What the exercise asks:
Please copy every line with the string "decOp" from the entries below.

Collected data entries:
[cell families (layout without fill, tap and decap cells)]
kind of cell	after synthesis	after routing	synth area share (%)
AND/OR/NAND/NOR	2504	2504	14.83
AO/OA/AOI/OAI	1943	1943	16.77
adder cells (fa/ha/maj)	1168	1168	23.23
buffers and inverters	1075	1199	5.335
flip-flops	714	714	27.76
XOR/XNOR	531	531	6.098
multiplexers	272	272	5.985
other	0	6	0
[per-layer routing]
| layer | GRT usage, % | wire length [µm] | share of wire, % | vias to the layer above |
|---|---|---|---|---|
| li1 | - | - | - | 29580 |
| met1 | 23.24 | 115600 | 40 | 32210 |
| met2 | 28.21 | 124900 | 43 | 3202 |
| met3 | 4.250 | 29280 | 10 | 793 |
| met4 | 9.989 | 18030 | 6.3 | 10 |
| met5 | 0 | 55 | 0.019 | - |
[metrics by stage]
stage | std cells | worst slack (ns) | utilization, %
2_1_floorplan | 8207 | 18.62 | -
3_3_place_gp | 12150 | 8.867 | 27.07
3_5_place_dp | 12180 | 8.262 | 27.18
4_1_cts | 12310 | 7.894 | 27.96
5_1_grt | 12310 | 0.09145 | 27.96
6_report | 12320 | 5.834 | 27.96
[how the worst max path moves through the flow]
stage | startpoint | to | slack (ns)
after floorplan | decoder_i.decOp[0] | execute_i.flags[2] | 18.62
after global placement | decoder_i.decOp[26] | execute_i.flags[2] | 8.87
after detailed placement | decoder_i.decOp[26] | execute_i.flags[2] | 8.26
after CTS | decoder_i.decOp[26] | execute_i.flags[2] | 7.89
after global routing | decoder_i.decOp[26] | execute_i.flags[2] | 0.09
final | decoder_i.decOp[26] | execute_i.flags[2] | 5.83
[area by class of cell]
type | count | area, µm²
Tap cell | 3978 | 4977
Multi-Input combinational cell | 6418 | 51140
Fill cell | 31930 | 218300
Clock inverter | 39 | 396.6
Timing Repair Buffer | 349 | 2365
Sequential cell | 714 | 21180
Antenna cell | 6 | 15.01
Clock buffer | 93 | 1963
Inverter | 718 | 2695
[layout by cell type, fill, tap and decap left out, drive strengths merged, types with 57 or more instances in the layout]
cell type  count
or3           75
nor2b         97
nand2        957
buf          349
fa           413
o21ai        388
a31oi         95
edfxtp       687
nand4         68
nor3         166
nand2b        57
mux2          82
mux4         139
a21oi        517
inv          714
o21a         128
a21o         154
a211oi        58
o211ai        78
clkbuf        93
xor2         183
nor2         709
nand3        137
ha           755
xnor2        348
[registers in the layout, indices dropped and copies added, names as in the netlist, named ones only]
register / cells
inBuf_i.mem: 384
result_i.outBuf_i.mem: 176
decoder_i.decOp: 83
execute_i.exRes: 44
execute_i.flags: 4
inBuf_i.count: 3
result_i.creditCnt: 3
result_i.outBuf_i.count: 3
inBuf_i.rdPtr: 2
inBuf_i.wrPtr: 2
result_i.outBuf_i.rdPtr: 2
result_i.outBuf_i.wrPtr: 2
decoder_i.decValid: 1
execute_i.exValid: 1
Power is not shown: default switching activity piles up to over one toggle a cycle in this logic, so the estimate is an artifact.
### config.mk
export PLATFORM = sky130hd
export DESIGN_NAME = trap_unit
export DESIGN_NICKNAME = d
export VERILOG_FILES = /design/src/source/trap_arch_pkg.sv /design/src/source/trap_ctrl_pkg.sv /design/src/source/trap_if.sv /design/src/source/irq_arbiter.sv /design/src/source/trap_capture.sv /design/src/source/trap_select.sv /design/src/source/trap_fsm.sv /design/src/source/trap_unit.sv
export VERILOG_INCLUDE_DIRS = /design/src /design/src/source
export SDC_FILE = /design/constraint.sdc
export NUM_CORES = 1
export LEC_CHECK = 0
export ABC_AREA = 1
export BUFFER_PORTS_ARGS = -buffer_cell sky130_fd_sc_hd__buf_2
export CAP_MARGIN = 15
export CELL_PAD_IN_SITES_DETAIL_PLACEMENT = 1
export CELL_PAD_IN_SITES_GLOBAL_PLACEMENT = 2
export CORE_AREA = 2 2 140 142
export CTS_CLUSTER_DIAMETER = 150
export DETAILED_ROUTE_END_ITERATION = 12
export DIE_AREA = 0 0 142 144
export PLACE_DENSITY_LB_ADDON = 0.2
export SLEW_MARGIN = 20
export SYNTH_ARGS = -nofsm -noshare
export SYNTH_HDL_FRONTEND = slang
export SYNTH_SLANG_ARGS = --single-unit
export TNS_END_PERCENT = 50
### constraint.sdc
create_clock -name clk_i -period 6.2 [get_ports clk_i]
set_input_delay 0.93 -clock clk_i [delete_from_list [all_inputs] [get_ports clk_i]]
set_output_delay 0.93 -clock clk_i [all_outputs]
set_load 0.02 [all_outputs]
### src/source/trap_macros.svh
/*
 * trap unit widths and constants
 * shared by the packages and the RTL of the trap controller
 */
`ifndef TRAP_MACROS_SVH
`define TRAP_MACROS_SVH

// data and address width
`define TRAP_XLEN 32

// number of fast interrupt lines
`define TRAP_NUM_FAST_IRQ 15

// cause width with the msb marking an interrupt
`define TRAP_CAUSE_W 6

// cause code offset of fast interrupt 0
`define TRAP_FAST_IRQ_BASE 16

`endif

### src/source/trap_arch_pkg.sv
/*
 * architectural types of the trap controller
 * privilege levels, trap cause codes and pending interrupt lines
 */
`default_nettype none
`include "trap_macros.svh"

package trap_arch_pkg;

  // privilege levels of which only U and M exist
  typedef enum logic [1:0] {
    PRIV_U = 2'b00,
    PRIV_M = 2'b11
  } priv_lvl_e;

  ////////////////////
  // cause codes
  ////////////////////

  // msb set for interrupts
  // fast interrupt i maps to 32+16+i by cast where needed
  typedef enum logic [`TRAP_CAUSE_W-1:0] {
    // synchronous exceptions
    INSTR_ACCESS_FAULT = 6'd1,
    ILLEGAL_INSN       = 6'd2,
    BREAKPOINT         = 6'd3,
    ECALL_U            = 6'd8,
    ECALL_M            = 6'd11,
    // machine interrupts
    IRQ_SOFTWARE       = 6'd35,
    IRQ_TIMER          = 6'd39,
    IRQ_EXTERNAL       = 6'd43,
    IRQ_NM             = 6'd63
  } exc_cause_e;

  ////////////////////
  // interrupt lines
  ////////////////////

  // pending lines as seen at acceptance
  typedef struct packed {
    logic [`TRAP_NUM_FAST_IRQ-1:0] irq_fast;
    logic                          irq_external;
    logic                          irq_software;
    logic                          irq_timer;
  } irqs_t;

endpackage

`default_nettype wire

### src/source/trap_ctrl_pkg.sv
/*
 * control types of the trap controller
 * FSM states, redirect targets and per-instruction outcomes
 */
`default_nettype none

package trap_ctrl_pkg;

  // top level controller states
  typedef enum logic [1:0] {
    RESET,
    BOOT_SET,
    RUN
  } ctrl_fsm_e;

  // redirect target select for the fetch stage
  typedef enum logic [1:0] {
    PC_BOOT,
    PC_EXC,
    PC_ERET
  } pc_sel_e;

  // what happens to an accepted instruction
  typedef enum logic [1:0] {
    KIND_RETIRE,
    KIND_EXC,
    KIND_IRQ,
    KIND_MRET
  } trap_kind_e;

endpackage

`default_nettype wire

### src/source/trap_if.sv
/*
 * inter-stage links of the trap pipeline
 * request from capture to select, command from select to redirect
 */
`timescale 1ns/100ps
`default_nettype none
`include "trap_macros.svh"

// qualified request, registered at acceptance
interface trap_req_if
  import trap_arch_pkg::*;
();
  logic                  valid;
  logic                  is_irq;
  exc_cause_e            irq_cause;
  logic                  fetch_err;
  logic                  fetch_err_plus2;
  logic                  illegal;
  logic                  ecall;
  logic                  ebreak;
  logic                  mret;
  priv_lvl_e             priv;
  logic [`TRAP_XLEN-1:0] pc;
  logic [`TRAP_XLEN-1:0] instr;

  modport producer (output valid, is_irq, irq_cause, fetch_err, fetch_err_plus2,
                    illegal, ecall, ebreak, mret, priv, pc, instr);
  modport consumer (input  valid, is_irq, irq_cause, fetch_err, fetch_err_plus2,
                    illegal, ecall, ebreak, mret, priv, pc, instr);
endinterface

Response to the task:
after floorplan | decoder_i.decOp[0] | execute_i.flags[2] | 18.62
after global placement | decoder_i.decOp[26] | execute_i.flags[2] | 8.87
after detailed placement | decoder_i.decOp[26] | execute_i.flags[2] | 8.26
after CTS | decoder_i.decOp[26] | execute_i.flags[2] | 7.89
after global routing | decoder_i.decOp[26] | execute_i.flags[2] | 0.09
final | decoder_i.decOp[26] | execute_i.flags[2] | 5.83
decoder_i.decOp: 83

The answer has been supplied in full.